▸ **Problem requirements**
Lines that contain the string "trial" are the ones to list; copy all of them from the records.

====== Materials provided ======

Context: an optimization exercise on an open-source flow, tuned for small area. The choices shown serve that exercise and are no tape-out recipe.
Only simulation tests tie the RTL to the original design; equivalence was not proved.
No driver is modelled on the clock port, so clocking that relies on it looks cheaper here than on a real chip.
Power and IR drop assume default switching activity.

== the reference run ==
// line_buf_ctrl_top
module line_buf_ctrl_top #(
    parameter HTOT = 80,   
    parameter HACT = 64    
)(
    input             clk,
    input             rstn,
    input             i_vsync,
    input             i_hsync,
    input             i_de,
    input       [9:0] i_r_data,
    input       [9:0] i_g_data,
    input       [9:0] i_b_data,
    output wire       o_vsync,
    output wire       o_hsync,
    output wire       o_de,
    output wire [9:0] o_r_data,
    output wire [9:0] o_g_data,
    output wire [9:0] o_b_data
);
Settings: LEC_CHECK=0, CAP_MARGIN=20, CORE_MARGIN=2, CORE_UTILIZATION=65, CTS_BUF_LIST=sky130_fd_sc_hd__clkbuf_4, CTS_CLUSTER_DIAMETER=45, CTS_CLUSTER_SIZE=13, PLACE_DENSITY=0.75, SLEW_MARGIN=20; clock period 10.0 ns.
standard.sh (not shown) runs the stock make flow with config.mk's settings and CLKGATE_MAP_FILE= SYNTH_SCRIPT=/design/flow/synth_recipe.tcl, a recipe that flattens the netlist after the stock synthesis.
==> flow/flow/run.sh <==
#!/bin/bash
# The standard layout (the standard.sh: unchanged synthesis, floorplan, power grid,
# placement, CTS and routing) with two changes:
#  - the port buffers are the smallest buffer cell instead of the resizer's default pick;
#  - CTS inserts no dummy loads (the same CTS arguments as config.mk's settings otherwise).
# Make's full output goes to flow_make.log; each ORFS step keeps its own log under orfs/logs/.
set -euo pipefail
bash standard.sh finish \
  "BUFFER_PORTS_ARGS=-buffer_cell sky130_fd_sc_hd__buf_1" \
  "CTS_ARGS=-sink_clustering_enable -repair_clock_nets -dont_use_dummy_load -sink_clustering_size 13 -sink_clustering_max_diameter 45 -buf_list sky130_fd_sc_hd__clkbuf_4" \
  > flow_make.log 2>&1
## Diff of input files: the trial run against the reference run
- CTS_CLUSTER_DIAMETER: 45 -> 50
- CTS_CLUSTER_SIZE: 13 -> 22
- CTS_BUF_LIST: sky130_fd_sc_hd__clkbuf_4 -> sky130_fd_sc_hd__clkbuf_8
--- a/flow/flow/run.sh
+++ b/flow/flow/run.sh
@@ -8,4 +8,4 @@
 bash standard.sh finish \
   "BUFFER_PORTS_ARGS=-buffer_cell sky130_fd_sc_hd__buf_1" \
-  "CTS_ARGS=-sink_clustering_enable -repair_clock_nets -dont_use_dummy_load -sink_clustering_size 13 -sink_clustering_max_diameter 45 -buf_list sky130_fd_sc_hd__clkbuf_4" \
+  "CTS_ARGS=-sink_clustering_enable -repair_clock_nets -dont_use_dummy_load -sink_clustering_size 22 -sink_clustering_max_diameter 50 -buf_list sky130_fd_sc_hd__clkbuf_8" \
   > flow_make.log 2>&1
[summary]
- The trial run vs. the reference run: clock buffer count went down by 166, part of the cycle the worst path needs decreased by 3.0 points relative to the old numbers, final cell count shows a reduction of 170, placed standard-cell area barely changed, leakage dissipation shows no meaningful change.
- Between the reference run and the trial run, power per cell area is lower for the reference run, the trial run comes in above that.
- Number of antenna violations at the first check in global routing: the reference run and the trial run compared, lower one is the trial run

---

line_buf_ctrl_top again, from the RTL that the note above started with.
==> flow/config.mk <==
export PLATFORM = sky130hd
export DESIGN_NAME = line_buf_ctrl_top
export DESIGN_NICKNAME = line_buf_ctrl_top
export VERILOG_FILES = /design/flow/design.v
export SDC_FILE = /design/flow/constraint.sdc
export NUM_CORES = 4
export LEC_CHECK = 0
export CAP_MARGIN = 20
export CORE_MARGIN = 2
export CORE_UTILIZATION = 75
export CTS_BUF_LIST = sky130_fd_sc_hd__clkbuf_4
export CTS_CLUSTER_DIAMETER = 40
export CTS_CLUSTER_SIZE = 12
export PLACE_DENSITY = 0.85
export SLEW_MARGIN = 20
==> flow/constraint.sdc <==
create_clock -name core_clock -period 10.0 [get_ports {clk}]
set_input_delay 2.0000 -clock core_clock [delete_from_list [all_inputs] [get_ports {clk}]]
set_output_delay 2.0000 -clock core_clock [all_outputs]
set_load 0.01 [all_outputs]
==> flow/flow/run.sh <==
#!/bin/bash
# The standard layout (the standard.sh: unchanged synthesis, floorplan, power grid,
# placement, CTS and routing) with three changes:
#  - the port buffers are the smallest buffer cell instead of the resizer's default pick;
#  - CTS inserts no dummy loads (the same CTS arguments as config.mk's settings otherwise);
#  - after CTS, flow/post_cts.tcl upsizes any clock buffer whose flip-flop clock pins see
#    too high a slew.
# Make's full output goes to flow_make.log; each ORFS step keeps its own log under orfs/logs/.
set -euo pipefail
bash standard.sh finish \
  "BUFFER_PORTS_ARGS=-buffer_cell sky130_fd_sc_hd__buf_1" \
  "CTS_ARGS=-sink_clustering_enable -repair_clock_nets -dont_use_dummy_load -sink_clustering_size 12 -sink_clustering_max_diameter 40 -buf_list sky130_fd_sc_hd__clkbuf_4" \
  "POST_CTS_TCL=$PWD/flow/post_cts.tcl" \
  > flow_make.log 2>&1
==> flow/flow/post_cts.tcl <==
set target_ps 122.0
set ladder {sky130_fd_sc_hd__clkbuf_4 sky130_fd_sc_hd__clkbuf_8 sky130_fd_sc_hd__clkbuf_16}

proc load_slew_ps {inst} {
  set worst 0.0
  set opin [get_pins -of_objects $inst -filter "direction==output"]
  foreach p [get_pins -of_objects [get_nets -of_objects $opin] -filter "direction==input"] {
    foreach a {slew_max_rise slew_max_fall} {
      set s [expr {[sta::time_ui_sta [get_property $p $a]] * 1e12}]
      if {$s > $worst} { set worst $s }
    }
  }
  return $worst
}

for {set pass 0} {$pass < 12} {incr pass} {
  estimate_parasitics -placement
  set changed 0
  foreach inst [get_cells *] {
    set m [get_property $inst ref_name]
    set i [lsearch $ladder $m]
    if {$i < 0 || $i == [llength $ladder] - 1} continue
    set s [load_slew_ps $inst]
    if {$s > $target_ps} {
      set n [lindex $ladder [expr {$i + 1}]]
      puts "post_cts: [get_property $inst full_name] $m -> $n (load slew [format %.1f $s] ps)"
      replace_cell $inst $n
      incr changed
    }
  }
  puts "post_cts: pass $pass upsized $changed clock buffers"
  if {$changed == 0} break
  # Legalize before measuring again: moving a buffer changes its wires.
  detailed_placement
}

check_placement -verbose
estimate_parasitics -placement
The baseline completed with no timing, DRC or antenna violations.
==> next run, changes <==
==> flow/run.sh (new file) <==
#!/bin/bash
# synth_recipe.tcl (not shown) runs the flow's synth.tcl, then flattens the netlist and writes it again
# the make line also repeats each setting of config.mk as NAME=value (left out here)
make -C /OpenROAD-flow-scripts/flow DESIGN_CONFIG=/design/flow/config.mk WORK_HOME=/design/flow/orfs CLKGATE_MAP_FILE= SYNTH_SCRIPT=/design/flow/synth_recipe.tcl finish
CORE_UTILIZATION = 45   (was 75)
CTS_BUF_LIST = default   (was sky130_fd_sc_hd__clkbuf_4)
CTS_CLUSTER_DIAMETER = default   (was 40)
CTS_CLUSTER_SIZE = default   (was 12)
PLACE_DENSITY = default   (was 0.85)
removed: flow/flow/run.sh
removed: flow/flow/post_cts.tcl
removed: flow/standard.sh
After rerunning:
- The new run passed the timing, DRC and antenna checks
- clock-buffer cell count went up by 186
- worst setup slack got worse by 0.44 ns
- routed wire length went down by 36%
- sequential power hardly moves
- total power went up by 26%
- cell count went up by 21%
==> next run, changes <==
==> flow/flow/run.sh (new file) <==
#!/bin/bash
# The standard layout (the standard.sh: unchanged synthesis, floorplan, power grid,
# placement, CTS and routing) with three changes:
#  - the port buffers are the smallest buffer cell instead of the resizer's default pick;
#  - CTS inserts no dummy loads (the same CTS arguments as config.mk's settings otherwise);
#  - after CTS, flow/post_cts.tcl upsizes any clock buffer whose flip-flop clock pins see
#    too high a slew.
# Make's full output goes to flow_make.log; each ORFS step keeps its own log under orfs/logs/.
set -euo pipefail
bash standard.sh finish \
  "BUFFER_PORTS_ARGS=-buffer_cell sky130_fd_sc_hd__buf_1" \
  "CTS_ARGS=-sink_clustering_enable -repair_clock_nets -dont_use_dummy_load -sink_clustering_size 20 -sink_clustering_max_diameter 50 -buf_list sky130_fd_sc_hd__clkbuf_8" \
  "POST_CTS_TCL=$PWD/flow/post_cts.tcl" \
  > flow_make.log 2>&1
==> flow/flow/post_cts.tcl (new file) <==
set target_ps 127.0
set ladder {sky130_fd_sc_hd__clkbuf_4 sky130_fd_sc_hd__clkbuf_8 sky130_fd_sc_hd__clkbuf_16}

proc load_slew_ps {inst} {
  set worst 0.0
  set opin [get_pins -of_objects $inst -filter "direction==output"]
  foreach p [get_pins -of_objects [get_nets -of_objects $opin] -filter "direction==input"] {
    foreach a {slew_max_rise slew_max_fall} {
      set s [expr {[sta::time_ui_sta [get_property $p $a]] * 1e12}]
      if {$s > $worst} { set worst $s }
    }
  }
  return $worst
}

for {set pass 0} {$pass < 12} {incr pass} {
  estimate_parasitics -placement
  set changed 0
  foreach inst [get_cells *] {
    set m [get_property $inst ref_name]
    set i [lsearch $ladder $m]
    if {$i < 0 || $i == [llength $ladder] - 1} continue
    set s [load_slew_ps $inst]
    if {$s > $target_ps} {
      set n [lindex $ladder [expr {$i + 1}]]
      puts "post_cts: [get_property $inst full_name] $m -> $n (load slew [format %.1f $s] ps)"
      replace_cell $inst $n
      incr changed
    }
  }
  puts "post_cts: pass $pass upsized $changed clock buffers"
  if {$changed == 0} break
  # Legalize before measuring again: moving a buffer changes its wires.
  detailed_placement
}

check_placement -verbose
estimate_parasitics -placement
==> flow/standard.sh (new file) <==
#!/bin/bash
# synth_recipe.tcl (not shown) runs the flow's synth.tcl, then flattens the netlist and writes it again
# the make line also repeats each setting of config.mk as NAME=value (left out here)
make -C /OpenROAD-flow-scripts/flow DESIGN_CONFIG=/design/flow/config.mk WORK_HOME=/design/flow/orfs CLKGATE_MAP_FILE= SYNTH_SCRIPT=/design/flow/synth_recipe.tcl "${@:-finish}"
CORE_UTILIZATION = 65   (was 45)
CTS_BUF_LIST = sky130_fd_sc_hd__clkbuf_8   (was default)
CTS_CLUSTER_DIAMETER = 50   (was default)
CTS_CLUSTER_SIZE = 20   (was default)
PLACE_DENSITY = 0.75   (was default)
removed: flow/run.sh
Core utilization came out higher by 16 points. Wire length came out lower by a few percent. Global-route usage came out higher by 2.9 points.
==> next run, changes <==
==> flow/run.sh (new file) <==
#!/bin/bash
# synth_recipe.tcl (not shown) runs the flow's synth.tcl, then flattens the netlist and writes it again
# the make line also repeats each setting of config.mk as NAME=value (left out here)
make -C /OpenROAD-flow-scripts/flow DESIGN_CONFIG=/design/flow/config.mk WORK_HOME=/design/flow/orfs CLKGATE_MAP_FILE= SYNTH_SCRIPT=/design/flow/synth_recipe.tcl finish
CORE_UTILIZATION = 75   (was 65)
CTS_BUF_LIST = sky130_fd_sc_hd__clkbuf_4   (was sky130_fd_sc_hd__clkbuf_8)
CTS_CLUSTER_DIAMETER = 40   (was 50)
CTS_CLUSTER_SIZE = 10   (was 20)
PLACE_DENSITY = 0.85   (was 0.75)
removed: flow/flow/run.sh
removed: flow/flow/post_cts.tcl
removed: flow/standard.sh
Sequential power barely changes.
Maximum frequency drops by 16%.
Final cell count grows by 0.61%.

---

## JK
Starting RTL as in the previous note.
clock: 10.0 ns
lec_check: 0
cap_margin: 20
core_margin: 2
core_utilization: 75
cts_buf_list: sky130_fd_sc_hd__clkbuf_8
cts_cluster_diameter: 45
cts_cluster_size: 21
place_density: 0.85
slew_margin: 20
run.sh (not shown) runs the stock make flow with config.mk's settings and CLKGATE_MAP_FILE= SYNTH_SCRIPT=/design/flow/synth_recipe.tcl, a recipe that flattens the netlist after the stock synthesis.
Stock flow here: none of the scripts above is used.
Having completed the whole flow, JK delivered a layout that passed the timing, DRC and antenna checks.
The following lists how PW was set up differently from JK:
- CTS_CLUSTER_DIAMETER: 45 -> 50
- CTS_CLUSTER_SIZE: 21 -> 20
==> flow/flow/run.sh (new file) <==
#!/bin/bash
# The standard layout (the standard.sh: unchanged synthesis, floorplan, power grid,
# placement, CTS and routing) with three changes:
#  - the port buffers are the smallest buffer cell instead of the resizer's default pick;
#  - CTS inserts no dummy loads (the same CTS arguments as config.mk's settings otherwise);
#  - after CTS, flow/post_cts.tcl upsizes any clock buffer whose flip-flop clock pins see
#    too high a slew.
# Make's full output goes to flow_make.log; each ORFS step keeps its own log under orfs/logs/.
set -euo pipefail
bash standard.sh finish \
  "BUFFER_PORTS_ARGS=-buffer_cell sky130_fd_sc_hd__buf_1" \
  "CTS_ARGS=-sink_clustering_enable -repair_clock_nets -dont_use_dummy_load -sink_clustering_size 20 -sink_clustering_max_diameter 50 -buf_list sky130_fd_sc_hd__clkbuf_8" \
  "POST_CTS_TCL=$PWD/flow/post_cts.tcl" \
  > flow_make.log 2>&1
==> flow/flow/post_cts.tcl (new file) <==
set target_ps 122.0
set ladder {sky130_fd_sc_hd__clkbuf_4 sky130_fd_sc_hd__clkbuf_8 sky130_fd_sc_hd__clkbuf_16}

proc load_slew_ps {inst} {
  set worst 0.0
  set opin [get_pins -of_objects $inst -filter "direction==output"]
  foreach p [get_pins -of_objects [get_nets -of_objects $opin] -filter "direction==input"] {
    foreach a {slew_max_rise slew_max_fall} {
      set s [expr {[sta::time_ui_sta [get_property $p $a]] * 1e12}]
      if {$s > $worst} { set worst $s }
    }
  }
  return $worst
}

for {set pass 0} {$pass < 12} {incr pass} {
  estimate_parasitics -placement
  set changed 0
  foreach inst [get_cells *] {
    set m [get_property $inst ref_name]
    set i [lsearch $ladder $m]
    if {$i < 0 || $i == [llength $ladder] - 1} continue
    set s [load_slew_ps $inst]
    if {$s > $target_ps} {
      set n [lindex $ladder [expr {$i + 1}]]
      puts "post_cts: [get_property $inst full_name] $m -> $n (load slew [format %.1f $s] ps)"
      replace_cell $inst $n
      incr changed
    }
  }
  puts "post_cts: pass $pass upsized $changed clock buffers"
  if {$changed == 0} break
  # Legalize before measuring again: moving a buffer changes its wires.
  detailed_placement
}

check_placement -verbose
estimate_parasitics -placement
==> flow/standard.sh (new file) <==
#!/bin/bash
# synth_recipe.tcl (not shown) runs the flow's synth.tcl, then flattens the netlist and writes it again
# the make line also repeats each setting of config.mk as NAME=value (left out here)
make -C /OpenROAD-flow-scripts/flow DESIGN_CONFIG=/design/flow/config.mk WORK_HOME=/design/flow/orfs CLKGATE_MAP_FILE= SYNTH_SCRIPT=/design/flow/synth_recipe.tcl "${@:-finish}"
removed: flow/run.sh
Results
- Stage in which a tool error killed PW: clock tree synthesis.
- JK and PW ended up with roughly the same number of rows in the core area.
- Cell area after technology mapping came out exactly the same in PW and JK.
- Area of placed instances of PW falls short of that of JK slightly.
- Worst slack after detailed placement: PW > JK
- From PW to JK, area share of fa/ha/maj cells after synthesis did not move at all.
- JK -> PW: number of distinct standard cells referenced by the synthesized netlist delta 0, exact match
- JK has a lower placed wire-length estimate than PW.
- Diff JK..PW | net count after synthesis | unchanged
- Routability congestion estimate: lower on JK

---

Another version of the RTL of line_buf_ctrl_top (not shown whole).
Size: about 5300 cells after synthesis, roughly 68 I/O pins, about 110000 um^2 of cells after synthesis.
## line_buf_ctrl_top
module line_buf_ctrl_top #(
    parameter HTOT = 80,   
    parameter HACT = 64    
)(
    input             clk,
    input             rstn,
    input             i_vsync,
    input             i_hsync,
    input             i_de,
    input       [9:0] i_r_data,
    input       [9:0] i_g_data,
    input       [9:0] i_b_data,
    output wire       o_vsync,
    output wire       o_hsync,
    output wire       o_de,
    output wire [9:0] o_r_data,
    output wire [9:0] o_g_data,
    output wire [9:0] o_b_data
);
clock: 10.0 ns
lec_check: 0
cap_margin: 20
core_margin: 2
core_utilization: 72
cts_buf_list: sky130_fd_sc_hd__clkbuf_4
cts_cluster_diameter: 40
cts_cluster_size: 13
place_density: 0.82
slew_margin: 20
standard.sh (not shown) runs the stock make flow with config.mk's settings and CLKGATE_MAP_FILE= SYNTH_SCRIPT=/design/flow/synth_recipe.tcl, a recipe that flattens the netlist after the stock synthesis.
==> flow/flow/run.sh <==
#!/bin/bash
# The standard layout (the standard.sh: unchanged synthesis, floorplan, power grid,
# placement, CTS and routing) with two changes:
#  - the port buffers are the smallest buffer cell instead of the resizer's default pick;
#  - CTS inserts no dummy loads (the same CTS arguments as config.mk's settings otherwise).
# Make's full output goes to flow_make.log; each ORFS step keeps its own log under orfs/logs/.
set -euo pipefail
bash standard.sh finish \
  "BUFFER_PORTS_ARGS=-buffer_cell sky130_fd_sc_hd__buf_1" \
  "CTS_ARGS=-sink_clustering_enable -repair_clock_nets -dont_use_dummy_load -sink_clustering_size 13 -sink_clustering_max_diameter 40 -buf_list sky130_fd_sc_hd__clkbuf_4" \
  > flow_make.log 2>&1
The starting point passed the timing, DRC and antenna checks.
Next try:
Settings changed: CORE_UTILIZATION 72 to 60, PLACE_DENSITY 0.82 to 0.7.
What happened: Core utilization shrinks by 13 points. Register-to-register slack improves by 0.04 ns. Non-clock buffer count stays the same. First-iteration DRC count grows by 53%.
Next try:
--- a/flow/flow/run.sh
+++ b/flow/flow/run.sh
@@ -9,3 +9,3 @@
   "BUFFER_PORTS_ARGS=-buffer_cell sky130_fd_sc_hd__buf_1" \
-  "CTS_ARGS=-sink_clustering_enable -repair_clock_nets -dont_use_dummy_load -sink_clustering_size 13 -sink_clustering_max_diameter 40 -buf_list sky130_fd_sc_hd__clkbuf_4" \
+  "CTS_ARGS=-sink_clustering_enable -repair_clock_nets -dont_use_dummy_load -sink_clustering_size 14 -sink_clustering_max_diameter 35 -buf_list sky130_fd_sc_hd__clkbuf_4" \
   > flow_make.log 2>&1
Settings changed: CORE_UTILIZATION 60 to 78, CTS_CLUSTER_DIAMETER 40 to 35, CTS_CLUSTER_SIZE 13 to 14, PLACE_DENSITY 0.7 to 0.88.
After rerunning: Now the flow aborted during detailed placement (DPL-0033); synthesized area is unchanged; synthesized cell count stays the same.
Next try:
--- a/flow/flow/run.sh
+++ b/flow/flow/run.sh
@@ -9,3 +9,3 @@
   "BUFFER_PORTS_ARGS=-buffer_cell sky130_fd_sc_hd__buf_1" \
-  "CTS_ARGS=-sink_clustering_enable -repair_clock_nets -dont_use_dummy_load -sink_clustering_size 14 -sink_clustering_max_diameter 35 -buf_list sky130_fd_sc_hd__clkbuf_4" \
+  "CTS_ARGS=-sink_clustering_enable -repair_clock_nets -dont_use_dummy_load -sink_clustering_size 12 -sink_clustering_max_diameter 45 -buf_list sky130_fd_sc_hd__clkbuf_4" \
   > flow_make.log 2>&1
Settings changed: CORE_UTILIZATION 78 to 65, CTS_CLUSTER_DIAMETER 35 to 45, CTS_CLUSTER_SIZE 14 to 12, PLACE_DENSITY 0.88 to 0.75.
With this change the flow ran to the end with no violations.
Area after synthesis does not change.
Synthesized cell count does not change.

[port drivers added, routing unchanged]
The results above use ideal ports. As a check the final layouts listed here were re-extracted and re-timed, cells and wires unchanged.
Step 1: set_driving_cell puts a clkbuf_16 on clk and a buf_2 on each other input, an assumption about the parent block.
Step 2, shift: input delay + t, output delay - t, t = (earliest + latest rising clock arrival at the registers) / 2. This alone moves slack from input paths to output paths.
a / b / c = ideal ports / drivers / drivers and shift; a / b = the first two.
run	t, ns	setup slack, ns	worst setup path after step 2	pins driven straight from the clock port
the reference run	1.334	5.431 / 5.364 / 6.698	register to output	1
the trial run	1.029	5.734 / 5.666 / 6.695	register to output	1
the first run of note 2	0.940	5.816 / 5.736 / 6.676	register to output	1
the second run of note 2	0.998	5.372 / 5.286 / 6.283	register to output	1
the third run of note 2	0.896	5.868 / 5.795 / 6.691	register to output	1
the fourth run of note 2	1.296	5.093 / 5.027 / 6.323	register to output	1
JK	1.043	5.347 / 5.280 / 6.323	register to output	1
the first run of note 4	1.269	6.115 / 6.047 / 7.316	register to output	1
the second run of note 4	1.360	6.017 / 5.949 / 7.309	register to output	1
the fourth run of note 4	1.329	6.064 / 5.995 / 7.324	register to output	1
After both steps setup and hold are still met in every run listed.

======

▸ **Answer section**
## Diff of input files: the trial run against the reference run
- The trial run vs. the reference run: clock buffer count went down by 166, part of the cycle the worst path needs decreased by 3.0 points relative to the old numbers, final cell count shows a reduction of 170, placed standard-cell area barely changed, leakage dissipation shows no meaningful change.
- Between the reference run and the trial run, power per cell area is lower for the reference run, the trial run comes in above that.
- Number of antenna violations at the first check in global routing: the reference run and the trial run compared, lower one is the trial run
the trial run	1.029	5.734 / 5.666 / 6.695	register to output	1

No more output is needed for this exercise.